Print the records below from the first line through the line containing "-- power breakdown", both included, word for word.

--- EXERCISE MATERIAL ---

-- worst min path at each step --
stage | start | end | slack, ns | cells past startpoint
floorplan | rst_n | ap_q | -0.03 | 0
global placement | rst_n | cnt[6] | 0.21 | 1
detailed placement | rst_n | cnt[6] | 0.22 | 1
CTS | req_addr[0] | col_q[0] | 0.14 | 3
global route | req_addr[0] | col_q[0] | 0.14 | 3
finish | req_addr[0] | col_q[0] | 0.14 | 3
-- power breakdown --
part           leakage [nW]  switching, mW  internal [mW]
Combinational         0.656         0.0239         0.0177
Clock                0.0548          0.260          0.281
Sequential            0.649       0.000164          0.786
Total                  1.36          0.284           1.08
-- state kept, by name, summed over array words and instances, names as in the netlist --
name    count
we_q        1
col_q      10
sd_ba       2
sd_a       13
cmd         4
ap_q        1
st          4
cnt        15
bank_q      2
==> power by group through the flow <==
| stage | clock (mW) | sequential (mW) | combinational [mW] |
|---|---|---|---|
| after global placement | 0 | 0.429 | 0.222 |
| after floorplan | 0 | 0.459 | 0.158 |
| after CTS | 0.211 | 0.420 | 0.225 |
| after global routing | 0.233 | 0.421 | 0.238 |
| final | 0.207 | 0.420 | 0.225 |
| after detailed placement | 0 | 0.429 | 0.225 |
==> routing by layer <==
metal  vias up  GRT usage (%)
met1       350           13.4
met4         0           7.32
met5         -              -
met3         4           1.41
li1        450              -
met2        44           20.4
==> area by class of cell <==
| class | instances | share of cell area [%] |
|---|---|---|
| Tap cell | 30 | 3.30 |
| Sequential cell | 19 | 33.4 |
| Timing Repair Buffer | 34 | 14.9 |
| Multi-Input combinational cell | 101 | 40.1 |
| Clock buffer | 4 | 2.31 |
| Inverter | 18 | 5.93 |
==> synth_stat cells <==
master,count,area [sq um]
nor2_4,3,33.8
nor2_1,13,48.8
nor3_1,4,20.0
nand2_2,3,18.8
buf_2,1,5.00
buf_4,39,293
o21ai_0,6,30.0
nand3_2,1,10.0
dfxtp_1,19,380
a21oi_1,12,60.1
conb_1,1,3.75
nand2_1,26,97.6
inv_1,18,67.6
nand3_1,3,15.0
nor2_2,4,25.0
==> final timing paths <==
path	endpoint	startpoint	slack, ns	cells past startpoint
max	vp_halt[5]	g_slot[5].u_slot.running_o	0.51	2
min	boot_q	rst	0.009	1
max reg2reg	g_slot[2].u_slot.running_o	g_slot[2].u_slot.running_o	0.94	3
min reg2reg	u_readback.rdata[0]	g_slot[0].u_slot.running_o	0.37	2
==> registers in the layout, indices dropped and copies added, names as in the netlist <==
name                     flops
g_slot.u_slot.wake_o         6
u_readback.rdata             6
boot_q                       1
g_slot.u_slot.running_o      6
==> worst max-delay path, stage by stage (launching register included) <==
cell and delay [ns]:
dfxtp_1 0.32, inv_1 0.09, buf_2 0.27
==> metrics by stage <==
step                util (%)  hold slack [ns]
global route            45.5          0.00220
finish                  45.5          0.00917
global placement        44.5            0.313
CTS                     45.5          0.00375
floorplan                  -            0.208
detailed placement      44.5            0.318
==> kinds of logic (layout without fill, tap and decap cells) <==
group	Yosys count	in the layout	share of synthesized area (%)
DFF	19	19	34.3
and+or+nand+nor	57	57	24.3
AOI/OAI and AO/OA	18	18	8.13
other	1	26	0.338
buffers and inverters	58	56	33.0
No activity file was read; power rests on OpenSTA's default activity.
$ cat src/rtl/devreg_wide.sv
module devreg_wide #(
    parameter int          W         = 64,
    parameter logic [63:0] KEEP_MASK = '1,
    parameter bit          DOUBLE    = 1'b0
) (
    input  logic           clk,
    input  logic           rst_n,
    input  logic           wr_lo,
    input  logic           wr_hi,
    input  logic [W/2-1:0] wdata,
    output logic [W-1:0]   value,
    output logic [W-1:0]   view
);
    localparam int HALF = W / 2;

    typedef struct packed {
        logic [HALF-1:0] shadow;
        logic [W-1:0]    val;
    } wide_st_t;

    wide_st_t st_d, st_q;

    always_comb begin
        st_d = st_q;
        if (wr_lo) begin
            st_d.shadow = wdata;
        end
        if (wr_hi) begin
            st_d.val = {wdata, st_q.shadow} & KEEP_MASK[W-1:0];
        end
    end

    always_ff @(posedge clk) begin
        if (!rst_n) begin
            st_q <= '0;
        end else begin
            st_q <= st_d;
        end
    end

    assign value = st_q.val;

    generate
        if (DOUBLE) begin : g_double
            assign view = {st_q.val[W-2:0], 1'b0};
        end else begin : g_plain
            assign view = st_q.val;
        end
    endgenerate

    AST_LO_HOLDS: assert property (@(posedge clk) disable iff (!rst_n)
        (wr_lo && !wr_hi) |=> $stable(value));
    AST_HI_COMMITS: assert property (@(posedge clk) disable iff (!rst_n)
        wr_hi |=> (value[W-1:HALF] == ($past(wdata) & KEEP_MASK[W-1:HALF])));

endmodule

$ cat src/rtl/devreg_bank.sv
module devreg_bank
    import devreg_pkg::*;
#(
    parameter int ADDR_W    = 13,
    parameter int VEC_W     = 8,
    parameter int NUM_PORTS = 62
) (
    input  logic              clk,
    input  logic              rst_n,
    input  logic              bus_valid,
    input  logic              bus_write,
    input  logic [ADDR_W-1:0] bus_addr,
    input  logic [31:0]       bus_wdata,
    output logic              bus_ready,
    output logic              rsp_valid,
    output logic [31:0]       rsp_rdata,
    input  logic [63:0]       link_up,
    output logic [63:0]       port_en,
    output logic              soft_rst,
    output logic              irq_pulse,
    output logic [VEC_W-1:0]  irq_vec
);
    localparam int DATA_W = 32;
    localparam int WIDE_W = 2 * DATA_W;

    typedef struct packed {
        logic [DATA_W-1:0] t32;
        logic [VEC_W-1:0]  vec;
        logic              irq;
        logic              rst;
        logic              rvalid;
        logic [DATA_W-1:0] rdata;
    } bank_st_t;

    bank_st_t st_d, st_q;

    reg_sel_e          sel;
    logic              wr_en;
    logic              rd_en;
    logic [WIDE_W-1:0] t64_val;
    logic [WIDE_W-1:0] t64_view;
    logic [WIDE_W-1:0] pen_val;
    logic [WIDE_W-1:0] pen_view;
    logic [WIDE_W-1:0] link_seen;
    logic [DATA_W-1:0] rd_mux;

    devreg_decode #(.ADDR_W(ADDR_W)) u_decode (
        .addr (bus_addr),
        .sel  (sel)
    );

    assign wr_en = bus_valid && bus_write;
    assign rd_en = bus_valid && !bus_write;

    devreg_wide #(.W(WIDE_W), .KEEP_MASK('1), .DOUBLE(1'b1)) u_t64 (
        .clk   (clk),
        .rst_n (rst_n),
        .wr_lo (wr_en && (sel == SEL_T64_LO)),
        .wr_hi (wr_en && (sel == SEL_T64_HI)),
        .wdata (bus_wdata),
        .value (t64_val),
        .view  (t64_view)
    );

    devreg_wide #(.W(WIDE_W), .KEEP_MASK(PORT_LIVE_MASK), .DOUBLE(1'b0)) u_pen (
        .clk   (clk),
        .rst_n (rst_n),
        .wr_lo (wr_en && (sel == SEL_PEN_LO)),
        .wr_hi (wr_en && (sel == SEL_PEN_HI)),
        .wdata (bus_wdata),
        .value (pen_val),
        .view  (pen_view)
    );

    assign link_seen = link_up & PORT_LIVE_MASK;

    always_comb begin
        unique case (sel)
            SEL_GUARD:   rd_mux = GUARD_MARK;
            SEL_T32:     rd_mux = {st_q.t32[DATA_W-2:0], 1'b0};
            SEL_T64_LO:  rd_mux = t64_view[DATA_W-1:0];
            SEL_T64_HI:  rd_mux = t64_view[WIDE_W-1:DATA_W];
            SEL_IRQ:     rd_mux = DATA_W'(st_q.vec);
            SEL_PCOUNT:  rd_mux = DATA_W'(NUM_PORTS);
            SEL_LINK_LO: rd_mux = link_seen[DATA_W-1:0];
            SEL_LINK_HI: rd_mux = link_seen[WIDE_W-1:DATA_W];
            SEL_PEN_LO:  rd_mux = pen_view[DATA_W-1:0];
            SEL_PEN_HI:  rd_mux = pen_view[WIDE_W-1:DATA_W];
            default:     rd_mux = '0;
        endcase
    end

    always_comb begin
        st_d        = st_q;
        st_d.irq    = 1'b0;
        st_d.rst    = 1'b0;
        st_d.rvalid = rd_en;
        if (rd_en) begin
            st_d.rdata = rd_mux;
        end
        if (wr_en) begin
            unique case (sel)
                SEL_T32: st_d.t32 = bus_wdata;
                SEL_IRQ: begin
                    st_d.vec = bus_wdata[VEC_W-1:0];
                    st_d.irq = 1'b1;
                end
                SEL_CTRL: st_d.rst = bus_wdata[0];
                default: ;
            endcase
        end
    end

    always_ff @(posedge clk) begin
        if (!rst_n) begin
            st_q <= '0;
        end else begin
            st_q <= st_d;
        end
    end

    assign bus_ready = 1'b1;
    assign rsp_valid = st_q.rvalid;
    assign rsp_rdata = st_q.rdata;
    assign port_en   = pen_val;
    assign soft_rst  = st_q.rst;
    assign irq_pulse = st_q.irq;
    assign irq_vec   = st_q.vec;

    AST_GUARD_MARK: assert property (@(posedge clk) disable iff (!rst_n)
        $past(rd_en && (sel == SEL_GUARD)) |-> (rsp_rdata == GUARD_MARK));
    AST_UNMAPPED_ZERO: assert property (@(posedge clk) disable iff (!rst_n)
        $past(rd_en && (sel == SEL_NONE)) |-> (rsp_rdata == '0));
    AST_IRQ_CAUSE: assert property (@(posedge clk) disable iff (!rst_n)
        irq_pulse |-> $past(wr_en && (sel == SEL_IRQ)));
    AST_PORT_EDGES: assert property (@(posedge clk) disable iff (!rst_n)
        !port_en[0] && !port_en[WIDE_W-1]);
    AST_RST_CAUSE: assert property (@(posedge clk) disable iff (!rst_n)
        soft_rst |-> $past(wr_en && (sel == SEL_CTRL) && bus_wdata[0]));
    AST_RSP_AFTER_READ: assert property (@(posedge clk) disable iff (!rst_n)
        rsp_valid |-> $past(rd_en));
    AST_READ_ANSWERED: assert property (@(posedge clk) disable iff (!rst_n)
        rd_en |=> rsp_valid);

endmodule
### src/rtl/useq_map.sv
module useq_map
    import useq_pkg::*;
(
    input  logic [OPC_W-1:0] opcode,
    output logic [UA_W-1:0]  entry
);

    logic [2:0] op;
    logic       imm;

    assign op  = opcode[OPC_W-1:1];
    assign imm = opcode[0];

    always_comb begin
        unique case (op)
            3'b000:  entry = imm ? UA_LDA_IMM : UA_LDA_MEM;
            3'b001:  entry = imm ? UA_ADD_IMM : UA_ADD_MEM;
            3'b010:  entry = UA_STORE;
            3'b011:  entry = UA_JUMP;
            3'b100:  entry = UA_JZERO;
            3'b101:  entry = UA_JNEG;
            3'b110:  entry = UA_FETCH;
            3'b111:  entry = UA_STOP;
            default: entry = UA_FETCH;
        endcase
    end

endmodule
## src/rtl/slowfast_pkg.sv

```systemverilog
package slowfast_pkg;
  typedef enum logic {
    MODE_FAST = 1'b0,
    MODE_SLOW = 1'b1
  } speed_e;

  function automatic int unsigned high_len(input int unsigned div);
    return div / 3;
  endfunction

  function automatic int unsigned sq_len(input int unsigned div);
    return (div + 1) / 2;
  endfunction
endpackage

```

## src/rtl/speed_sync.sv

```systemverilog
module speed_sync #(
  parameter int unsigned STAGES  = 2,
  parameter logic        RST_VAL = 1'b1
) (
  input  logic clk_i,
  input  logic rst_ni,
  input  logic d_i,
  output logic q_o
);
  logic [STAGES-1:0] sr_q;

  always_ff @(posedge clk_i or negedge rst_ni) begin
    if (!rst_ni) sr_q <= {STAGES{RST_VAL}};
    else         sr_q <= {sr_q[STAGES-2:0], d_i};
  end

  assign q_o = sr_q[STAGES-1];
endmodule

```

## src/rtl/speed_filter.sv

```systemverilog
module speed_filter
  import slowfast_pkg::*;
#(
  parameter int unsigned SLOW_QUAL = 195,
  parameter int unsigned FAST_QUAL = 6
) (
  input  logic   clk_i,
  input  logic   rst_ni,
  input  logic   in_i,
  output speed_e tgt_o
);
  localparam int unsigned LO_W = $clog2(SLOW_QUAL + 1);
  localparam int unsigned HI_W = $clog2(FAST_QUAL + 1);
  localparam logic [LO_W-1:0] LO_TOP = LO_W'(SLOW_QUAL - 1);
  localparam logic [HI_W-1:0] HI_TOP = HI_W'(FAST_QUAL - 1);

  logic [LO_W-1:0] lo_q;
  logic [HI_W-1:0] hi_q;
  speed_e          tgt_q;

  always_ff @(posedge clk_i or negedge rst_ni) begin
    if (!rst_ni) begin
      lo_q  <= '0;
      hi_q  <= '0;
      tgt_q <= MODE_FAST;
    end else if (!in_i) begin
      hi_q <= '0;
      if (lo_q == LO_TOP) tgt_q <= MODE_SLOW;
      else                lo_q  <= lo_q + 1'b1;
    end else begin
      lo_q <= '0;
      if (hi_q == HI_TOP) tgt_q <= MODE_FAST;
      else                hi_q  <= hi_q + 1'b1;
    end
  end

  assign tgt_o = tgt_q;


  slow_qual_chk: assert property (@(posedge clk_i) disable iff (!rst_ni)
    $rose(tgt_q == MODE_SLOW) |-> ($past(lo_q) == LO_TOP) && !$past(in_i));

  fast_qual_chk: assert property (@(posedge clk_i) disable iff (!rst_ni)
    $fell(tgt_q == MODE_SLOW) |-> ($past(hi_q) == HI_TOP) && $past(in_i));

  lo_range_chk: assert property (@(posedge clk_i) disable iff (!rst_ni)
    lo_q <= LO_TOP);
endmodule

```

## src/rtl/per_div.sv

```systemverilog
module per_div #(
  parameter int unsigned DIV = 6
) (
  input  logic clk_i,
  input  logic rst_ni,
  output logic per_clk_o,
  output logic edge_o
);
  localparam int unsigned PC_W = $clog2(DIV);
  localparam logic [PC_W-1:0] HALF = PC_W'(DIV / 2);
  localparam logic [PC_W-1:0] LAST = PC_W'(DIV - 1);

  logic [PC_W-1:0] pc_q;

  always_ff @(posedge clk_i or negedge rst_ni) begin
    if (!rst_ni)           pc_q <= '0;
    else if (pc_q == LAST) pc_q <= '0;
    else                   pc_q <= pc_q + 1'b1;
  end

  assign per_clk_o = pc_q < HALF;
  // asserted in the cycle before per_clk_o toggles
  assign edge_o    = (pc_q == HALF - 1'b1) || (pc_q == LAST);


  pc_range_chk: assert property (@(posedge clk_i) disable iff (!rst_ni)
    pc_q <= LAST);

  per_toggle_chk: assert property (@(posedge clk_i) disable iff (!rst_ni)
    edge_o |=> (per_clk_o != $past(per_clk_o)));
endmodule

```

## src/rtl/cpu_div.sv

```systemverilog
module cpu_div
  import slowfast_pkg::*;
#(
  parameter int unsigned FAST_DIV = 3,
  parameter int unsigned SLOW_DIV = 768
) (
  input  logic   clk_i,
  input  logic   rst_ni,
  input  speed_e tgt_i,
  input  logic   hold_i,
  input  logic   pedge_i,
  output logic   cpu_clk_o,
  output logic   sq_clk_o,
  output logic   slow_o
);
  localparam int unsigned PH_W = $clog2(SLOW_DIV);
  localparam logic [PH_W-1:0] F_LAST = PH_W'(FAST_DIV - 1);
  localparam logic [PH_W-1:0] S_LAST = PH_W'(SLOW_DIV - 1);
  localparam logic [PH_W-1:0] F_CPU  = PH_W'(high_len(FAST_DIV));
  localparam logic [PH_W-1:0] S_CPU  = PH_W'(high_len(SLOW_DIV));
  localparam logic [PH_W-1:0] F_SQ   = PH_W'(sq_len(FAST_DIV));
  localparam logic [PH_W-1:0] S_SQ   = PH_W'(sq_len(SLOW_DIV));

  logic [PH_W-1:0] ph_q;
  logic            slow_q;
  logic [PH_W-1:0] last, cpu_len, sq_len_w;
  logic            fast_go, park;

  always_comb begin
    last     = slow_q ? S_LAST : F_LAST;
    cpu_len  = slow_q ? S_CPU  : F_CPU;
    sq_len_w = slow_q ? S_SQ   : F_SQ;
    fast_go  = slow_q && (tgt_i == MODE_FAST) && pedge_i;
    park     = hold_i && (ph_q == '0);
  end

  always_ff @(posedge clk_i or negedge rst_ni) begin
    if (!rst_ni) begin
      ph_q   <= '0;
      slow_q <= 1'b0;
    end else if (fast_go) begin
      ph_q   <= '0;
      slow_q <= 1'b0;
    end else if (!park) begin
      if (ph_q == last) begin
        ph_q   <= '0;
        // slow entry only at a period boundary; exit only via fast_go
        slow_q <= slow_q | (tgt_i == MODE_SLOW);
      end else begin
        ph_q <= ph_q + 1'b1;
      end
    end
  end

  assign cpu_clk_o = ph_q < cpu_len;
  assign sq_clk_o  = ph_q < sq_len_w;
  assign slow_o    = slow_q;


  slow_align_chk: assert property (@(posedge clk_i) disable iff (!rst_ni)
    $rose(slow_q) |-> (ph_q == '0) && $past(ph_q) == S_LAST - (S_LAST - F_LAST));

  fast_edge_chk: assert property (@(posedge clk_i) disable iff (!rst_ni)
    $fell(slow_q) |-> $past(pedge_i) && (ph_q == '0));

  hold_park_chk: assert property (@(posedge clk_i) disable iff (!rst_ni)
    (hold_i && ph_q == '0) |=> (ph_q == '0));

  fast_range_chk: assert property (@(posedge clk_i) disable iff (!rst_ni)
    !slow_q |-> (ph_q <= F_LAST));
endmodule

```

## src/rtl/slowfast_clkgen.sv

```systemverilog
module slowfast_clkgen
  import slowfast_pkg::*;
#(
  parameter int unsigned FAST_DIV  = 3,
  parameter int unsigned SLOW_DIV  = 768,
  parameter int unsigned PER_DIV   = 6,
  parameter int unsigned SLOW_QUAL = 195,
  parameter int unsigned FAST_QUAL = 6,
  parameter int unsigned SYNC_STG  = 2
) (
  input  logic clk_i,
  input  logic rst_ni,
  input  logic speed_sel_i,
  input  logic hold_i,
  output logic cpu_clk_o,
  output logic sq_clk_o,
  output logic per_clk_o,
  output logic slow_o
);
  logic   sel_sync;
  speed_e tgt;
  logic   pedge;

  speed_sync #(.STAGES(SYNC_STG), .RST_VAL(1'b1)) i_sync (
    .clk_i (clk_i),
    .rst_ni(rst_ni),
    .d_i   (speed_sel_i),
    .q_o   (sel_sync)
  );

  speed_filter #(.SLOW_QUAL(SLOW_QUAL), .FAST_QUAL(FAST_QUAL)) i_filter (
    .clk_i (clk_i),
    .rst_ni(rst_ni),
    .in_i  (sel_sync),
    .tgt_o (tgt)
  );

  per_div #(.DIV(PER_DIV)) i_per (
    .clk_i    (clk_i),
    .rst_ni   (rst_ni),
    .per_clk_o(per_clk_o),
    .edge_o   (pedge)
  );

  cpu_div #(.FAST_DIV(FAST_DIV), .SLOW_DIV(SLOW_DIV)) i_cpu (
    .clk_i    (clk_i),
    .rst_ni   (rst_ni),
    .tgt_i    (tgt),
    .hold_i   (hold_i),
    .pedge_i  (pedge),
    .cpu_clk_o(cpu_clk_o),
    .sq_clk_o (sq_clk_o),
    .slow_o   (slow_o)
  );


  slow_follow_chk: assert property (@(posedge clk_i) disable iff (!rst_ni)
    $rose(slow_o) |-> $past(tgt == MODE_SLOW));
endmodule

```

---

--- OUTPUT BELOW ---
-- worst min path at each step --
stage | start | end | slack, ns | cells past startpoint
floorplan | rst_n | ap_q | -0.03 | 0
global placement | rst_n | cnt[6] | 0.21 | 1
detailed placement | rst_n | cnt[6] | 0.22 | 1
CTS | req_addr[0] | col_q[0] | 0.14 | 3
global route | req_addr[0] | col_q[0] | 0.14 | 3
finish | req_addr[0] | col_q[0] | 0.14 | 3
-- power breakdown --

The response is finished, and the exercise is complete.